2.    Scope of this Statement

This Privacy Policy applies to all personal data processed by XTIUM, including data received from individuals and clients in the European Union (“EU”), United Kingdom (“UK”), Switzerland, and the United States (“U.S.”).

3.    Key Definitions

Personal Data: Data about an identified or identifiable individual that is within the scope of the GDPR received by XTIUM from the EU, recorded in any form. 
Controller: An organization that determines the purposes and means of processing personal data. 
Processor: An agent acting on behalf of a controller

4.    Data Processing Roles

XTIUM acts as a data processor for UCaas and CCaaS services, handing data such as phone numbers, agent usernames, IP addresses, and email addresses. For DaaS, BaaS, and DRaaS services, XTIUM accesses personal data only when legally required. XTIUM is a controller for its EU/UK employee data, governed by a separate HR Privacy Policy.
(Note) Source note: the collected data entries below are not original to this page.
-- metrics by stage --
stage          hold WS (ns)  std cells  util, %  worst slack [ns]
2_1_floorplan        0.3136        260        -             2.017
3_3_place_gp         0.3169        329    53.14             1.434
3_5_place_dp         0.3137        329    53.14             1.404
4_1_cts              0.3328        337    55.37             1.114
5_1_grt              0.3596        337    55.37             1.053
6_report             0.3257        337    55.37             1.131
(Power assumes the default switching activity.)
--- src/flat_wrapper.sv ---
// flat-port wrapper written by rule: the top's interface ports become plain ports
module chunked_addsub_unit_flat 
#(
  parameter int WIDTH = 32,
  parameter int CHUNK = 8
)
  (clk, rst, io_in_valid, io_a, io_b, io_sub, io_cin, io_out_ready, io_in_ready, io_out_valid, io_result, io_carry_out, io_overflow, io_busy);
  chunked_addsub_if #(.WIDTH(WIDTH)) io_i ();
  input logic clk;
  input logic rst;
  input wire logic [$bits(io_i.in_valid)-1:0] io_in_valid;
  input wire logic [$bits(io_i.a)-1:0] io_a;
  input wire logic [$bits(io_i.b)-1:0] io_b;
  input wire logic [$bits(io_i.sub)-1:0] io_sub;
  input wire logic [$bits(io_i.cin)-1:0] io_cin;
  input wire logic [$bits(io_i.out_ready)-1:0] io_out_ready;
  output wire logic [$bits(io_i.in_ready)-1:0] io_in_ready;
  output wire logic [$bits(io_i.out_valid)-1:0] io_out_valid;
  output wire logic [$bits(io_i.result)-1:0] io_result;
  output wire logic [$bits(io_i.carry_out)-1:0] io_carry_out;
  output wire logic [$bits(io_i.overflow)-1:0] io_overflow;
  output wire logic [$bits(io_i.busy)-1:0] io_busy;
  assign io_i.in_valid = io_in_valid;
  assign io_i.a = io_a;
  assign io_i.b = io_b;
  assign io_i.sub = io_sub;
  assign io_i.cin = io_cin;
  assign io_i.out_ready = io_out_ready;
  assign io_in_ready = io_i.in_ready;
  assign io_out_valid = io_i.out_valid;
  assign io_result = io_i.result;
  assign io_carry_out = io_i.carry_out;
  assign io_overflow = io_i.overflow;
  assign io_busy = io_i.busy;
  chunked_addsub_unit #(.WIDTH(WIDTH), .CHUNK(CHUNK)) u_core (.clk(clk), .rst(rst), .io(io_i));
endmodule
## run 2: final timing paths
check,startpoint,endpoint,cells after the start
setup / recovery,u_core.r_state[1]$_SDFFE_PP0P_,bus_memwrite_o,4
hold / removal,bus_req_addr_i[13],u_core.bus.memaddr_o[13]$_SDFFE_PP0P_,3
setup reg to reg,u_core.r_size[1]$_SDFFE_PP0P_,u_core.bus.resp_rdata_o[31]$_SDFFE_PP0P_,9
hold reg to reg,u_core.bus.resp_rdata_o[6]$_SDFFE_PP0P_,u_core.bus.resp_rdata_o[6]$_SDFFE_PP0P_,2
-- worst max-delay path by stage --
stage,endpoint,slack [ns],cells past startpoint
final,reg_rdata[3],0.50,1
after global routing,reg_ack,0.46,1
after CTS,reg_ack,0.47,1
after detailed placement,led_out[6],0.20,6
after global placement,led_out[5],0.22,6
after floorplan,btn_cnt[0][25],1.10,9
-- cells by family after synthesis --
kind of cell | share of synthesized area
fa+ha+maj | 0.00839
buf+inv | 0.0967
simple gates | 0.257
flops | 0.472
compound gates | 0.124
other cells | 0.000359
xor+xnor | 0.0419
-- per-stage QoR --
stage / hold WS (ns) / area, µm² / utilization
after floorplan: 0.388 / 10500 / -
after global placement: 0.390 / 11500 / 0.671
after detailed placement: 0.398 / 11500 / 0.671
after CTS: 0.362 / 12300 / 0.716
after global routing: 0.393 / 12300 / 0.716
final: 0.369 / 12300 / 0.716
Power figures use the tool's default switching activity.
## src/rtl/uart_tx_frame_scheduler_if.sv

```systemverilog
// Handshake between the frame scheduler and the shared UART transmitter.
// The scheduler offers one byte at a time; the transmitter reports when it
// has taken the byte and when the byte has left the serial line.
interface uart_tx_frame_scheduler_if;
  logic       tx_has_data;
  logic [7:0] tx_data;
  logic       tx_is_transmitting;
  logic       tx_transmission_done;

  modport master (
    output tx_has_data,
    output tx_data,
    input  tx_is_transmitting,
    input  tx_transmission_done
  );

  modport slave (
    input  tx_has_data,
    input  tx_data,
    output tx_is_transmitting,
    output tx_transmission_done
  );
endinterface

```

## src/rtl/uart_tx_frame_scheduler.sv

```systemverilog
// Shares one UART transmitter between requester A (measurement responses)
// and requester B (status/error reports). Frames are granted round-robin,
// latched, and fed to the transmitter byte by byte (most-significant byte
// first) with an idle gap between bytes. The granted requester receives a
// one-cycle ack when its frame is done, or when the transmitter refuses a
// byte for too long (frame abandoned, timeout_err pulsed together with ack).
module uart_tx_frame_scheduler #(
  parameter int BYTES_PER_FRAME = 2,
  parameter int GAP_CYCLES      = 4,
  parameter int ACCEPT_TIMEOUT  = 255
) (
  input  logic                         clock,
  input  logic                         reset_n,
  input  logic                         req_a,
  input  logic [8*BYTES_PER_FRAME-1:0] frame_a,
  output logic                         ack_a,
  input  logic                         req_b,
  input  logic [8*BYTES_PER_FRAME-1:0] frame_b,
  output logic                         ack_b,
  output logic                         busy,
  output logic                         grant_id,
  output logic                         timeout_err,
  uart_tx_frame_scheduler_if.master    tx
);

  localparam int FW = 8 * BYTES_PER_FRAME;
  localparam int TW = $clog2(ACCEPT_TIMEOUT + 1);
  localparam int GW = $clog2(GAP_CYCLES + 1);

  localparam logic [TW-1:0] TMO_LAST = TW'(ACCEPT_TIMEOUT - 1);
  localparam logic [TW-1:0] TMO_ONE  = TW'(1);
  localparam logic [GW-1:0] GAP_LAST = GW'(GAP_CYCLES - 1);
  localparam logic [GW-1:0] GAP_ONE  = GW'(1);
  localparam logic [2:0]    IDX_LAST = 3'(BYTES_PER_FRAME - 1);
  localparam logic          ID_A     = 1'b0;
  localparam logic          ID_B     = 1'b1;

  typedef enum logic [2:0] {
    S_SYNC      = 3'd0,
    S_IDLE      = 3'd1,
    S_LAUNCH    = 3'd2,
    S_WAIT_DONE = 3'd3,
    S_GAP       = 3'd4,
    S_FINISH    = 3'd5
  } state_t;

  // The byte currently at the head of the frame shift register.
  function automatic logic [7:0] lead_byte(input logic [FW-1:0] frame);
    return frame[FW-1 -: 8];
  endfunction

  state_t        state_q, state_d;
  logic [FW-1:0] shift_q, shift_d;
  logic [2:0]    idx_q, idx_d;
  logic [GW-1:0] gap_q, gap_d;
  logic [TW-1:0] tmo_q, tmo_d;
  logic          last_q, last_d;
  logic          grant_q, grant_d;
  logic          busy_q, busy_d;
  logic          ack_a_q, ack_a_d;
  logic          ack_b_q, ack_b_d;
  logic          tmo_err_q, tmo_err_d;
  logic          has_data_q, has_data_d;
  logic [7:0]    data_q, data_d;
  logic          done_prev_q;
  logic          done_rise_s;

  // Each completion is counted once per rising edge of done, however long it stays high.
  assign done_rise_s = tx.tx_transmission_done & ~done_prev_q;

  // State, datapath and output registers with synchronous active-low reset.
  always_ff @(posedge clock) begin
    if (!reset_n) begin
      state_q     <= S_SYNC;
      shift_q     <= '0;
      idx_q       <= 3'd0;
      gap_q       <= '0;
      tmo_q       <= '0;
      last_q      <= ID_B;
      grant_q     <= 1'b0;
      busy_q      <= 1'b0;
      ack_a_q     <= 1'b0;
      ack_b_q     <= 1'b0;
      tmo_err_q   <= 1'b0;
      has_data_q  <= 1'b0;
      data_q      <= 8'h00;
      done_prev_q <= 1'b0;
    end else begin
      state_q     <= state_d;
      shift_q     <= shift_d;
      idx_q       <= idx_d;
      gap_q       <= gap_d;
      tmo_q       <= tmo_d;
      last_q      <= last_d;
      grant_q     <= grant_d;
      busy_q      <= busy_d;
      ack_a_q     <= ack_a_d;
      ack_b_q     <= ack_b_d;
      tmo_err_q   <= tmo_err_d;
      has_data_q  <= has_data_d;
      data_q      <= data_d;
      done_prev_q <= tx.tx_transmission_done;
    end
  end

  // Next-state and next-output logic; outputs are computed one cycle ahead so they leave registered.
  always_comb begin
    state_d    = state_q;
    shift_d    = shift_q;
    idx_d      = idx_q;
    gap_d      = gap_q;
    tmo_d      = tmo_q;
    last_d     = last_q;
    grant_d    = grant_q;
    busy_d     = busy_q;
    ack_a_d    = 1'b0;
    ack_b_d    = 1'b0;
    tmo_err_d  = 1'b0;
    has_data_d = has_data_q;
    data_d     = data_q;

    case (state_q)
      // Do not start while the transmitter is still busy with a byte from before reset.
      S_SYNC: begin
        has_data_d = 1'b0;
        busy_d     = 1'b0;
        if (!tx.tx_is_transmitting) begin
          state_d = S_IDLE;
        end else begin
          state_d = S_SYNC;
        end
      end

      S_IDLE: begin
        if (req_a || req_b) begin
          // A wins when alone or when B was served last; otherwise B.
          if (req_a && (!req_b || (last_q == ID_B))) begin
            grant_d = ID_A;
            shift_d = frame_a;
          end else begin
            grant_d = ID_B;
            shift_d = frame_b;
          end
          last_d     = grant_d;
          busy_d     = 1'b1;
          idx_d      = 3'd0;
          tmo_d      = '0;
          has_data_d = 1'b1;
          data_d     = lead_byte(shift_d);
          state_d    = S_LAUNCH;
        end else begin
          busy_d = 1'b0;
        end
      end

      S_LAUNCH: begin
        if (tx.tx_is_transmitting) begin
          has_data_d = 1'b0;
          state_d    = S_WAIT_DONE;
        end else if (tmo_q == TMO_LAST) begin
          // Transmitter never took the byte: abandon the frame and release the requester.
          has_data_d = 1'b0;
          tmo_err_d  = 1'b1;
          ack_a_d    = (grant_q == ID_A);
          ack_b_d    = (grant_q == ID_B);
          state_d    = S_SYNC;
        end else begin
          tmo_d = tmo_q + TMO_ONE;
        end
      end

      // tx_data is held untouched here: the transmitter samples it live.
      S_WAIT_DONE: begin
        if (done_rise_s) begin
          if (idx_q == IDX_LAST) begin
            ack_a_d = (grant_q == ID_A);
            ack_b_d = (grant_q == ID_B);
            state_d = S_FINISH;
          end else begin
            idx_d   = idx_q + 3'd1;
            shift_d = shift_q << 8;
            gap_d   = '0;
            state_d = S_GAP;
          end
        end else begin
          state_d = S_WAIT_DONE;
        end
      end

      S_GAP: begin
        if (gap_q == GAP_LAST) begin
          has_data_d = 1'b1;
          data_d     = lead_byte(shift_q);
          tmo_d      = '0;
          state_d    = S_LAUNCH;
        end else begin
          gap_d = gap_q + GAP_ONE;
        end
      end

      // Ack is visible this cycle with busy still high; busy drops on the next.
      S_FINISH: begin
        busy_d  = 1'b0;
        state_d = S_IDLE;
      end

      default: begin
        has_data_d = 1'b0;
        busy_d     = 1'b0;
        state_d    = S_SYNC;
      end
    endcase
  end

  assign ack_a          = ack_a_q;
  assign ack_b          = ack_b_q;
  assign busy           = busy_q;
  assign grant_id       = grant_q;
  assign timeout_err    = tmo_err_q;
  assign tx.tx_has_data = has_data_q;
  assign tx.tx_data     = data_q;

endmodule

```

## src/flat_wrapper.sv

```systemverilog
// flat-port wrapper written by rule: the top's interface ports become plain ports
module uart_tx_frame_scheduler_flat 
#(
  parameter int BYTES_PER_FRAME = 2,
  parameter int GAP_CYCLES      = 4,
  parameter int ACCEPT_TIMEOUT  = 255
)
  (clock, reset_n, req_a, frame_a, ack_a, req_b, frame_b, ack_b, busy, grant_id, timeout_err, tx_tx_has_data, tx_tx_data, tx_tx_is_transmitting, tx_tx_transmission_done);
  uart_tx_frame_scheduler_if tx_i ();
  input  logic clock;
  input  logic reset_n;
  input  logic req_a;
  input  logic [8*BYTES_PER_FRAME-1:0] frame_a;
  output logic ack_a;
  input  logic req_b;
  input  logic [8*BYTES_PER_FRAME-1:0] frame_b;
  output logic ack_b;
  output logic busy;
  output logic grant_id;
  output logic timeout_err;
  output wire logic [$bits(tx_i.tx_has_data)-1:0] tx_tx_has_data;
  output wire logic [$bits(tx_i.tx_data)-1:0] tx_tx_data;
  input wire logic [$bits(tx_i.tx_is_transmitting)-1:0] tx_tx_is_transmitting;
  input wire logic [$bits(tx_i.tx_transmission_done)-1:0] tx_tx_transmission_done;
  assign tx_tx_has_data = tx_i.tx_has_data;
  assign tx_tx_data = tx_i.tx_data;
  assign tx_i.tx_is_transmitting = tx_tx_is_transmitting;
  assign tx_i.tx_transmission_done = tx_tx_transmission_done;
  uart_tx_frame_scheduler #(.BYTES_PER_FRAME(BYTES_PER_FRAME), .GAP_CYCLES(GAP_CYCLES), .ACCEPT_TIMEOUT(ACCEPT_TIMEOUT)) u_core (.clock(clock), .reset_n(reset_n), .req_a(req_a), .frame_a(frame_a), .ack_a(ack_a), .req_b(req_b), .frame_b(frame_b), .ack_b(ack_b), .busy(busy), .grant_id(grant_id), .timeout_err(timeout_err), .tx(tx_i));
endmodule
```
5.    Lawfulness of Processing

XTIUM processes data only to fulfill its contractual obligations, ensuring adherence to data minimization principles. This includes data necessary for providing XTIUM services, setup, and support. 

Types of Data Collected

UCaas and CCaaS Services:

• Phone Numbers
• Agent Usernames
• Agent IP Addresses
• Agent Email Addresses
• Call Recordings (with Customer consent)
  
  

DaaS, BaaS and DRaaS Services:

• Usernames
• Passwords
• Login Behavior into VMS

6. Purposes of Processing

XTIUM processes personal data for:

• Setting up and managing XTIUM Offerings
• Providing customer support and technical assistance
• Enhancing and improving XTIUM Offerings
  
  

7.    Data Retention

XTIUM adheres to data minimization and limits retention to what is necessary:

• UCaaS and CCaaS; Call Detail Records are retained for seven (7) years.
• DaaS, BaaS, and DRaaS; Personal data deletes immediately after support sessions. 
• General: Retention periods are based on service necessity, legal obligations, and business practices. 
  
  

8.    International Data Transfers & Data Privacy Framework Program

XTIUM complies with the EU-U.S. Data Privacy Framework (“DPF”), the UK Extension to the EU-U.S. DPF, and the Swiss-U.S. DPF. XTIUM adheres to the respective framework principles for data transferred from the EU, UK, and Switzerland o the U.S.. XTIUM’s commitment includes cooperating and complying with the advice of the panel established by the EU data protection authorities (DPAs), the UK Information Commissioner’s Office (ICO), and the Swiss Federal Data Protection and Information Commissioner (“FDPIC”) regarding unresolved complaints concerning XTIUM’s handling of personal data received in reliance on the EU-U.S. DPF, the UK Extension to the EU-U.S. DPF, and the Swiss-U.S. DPF. 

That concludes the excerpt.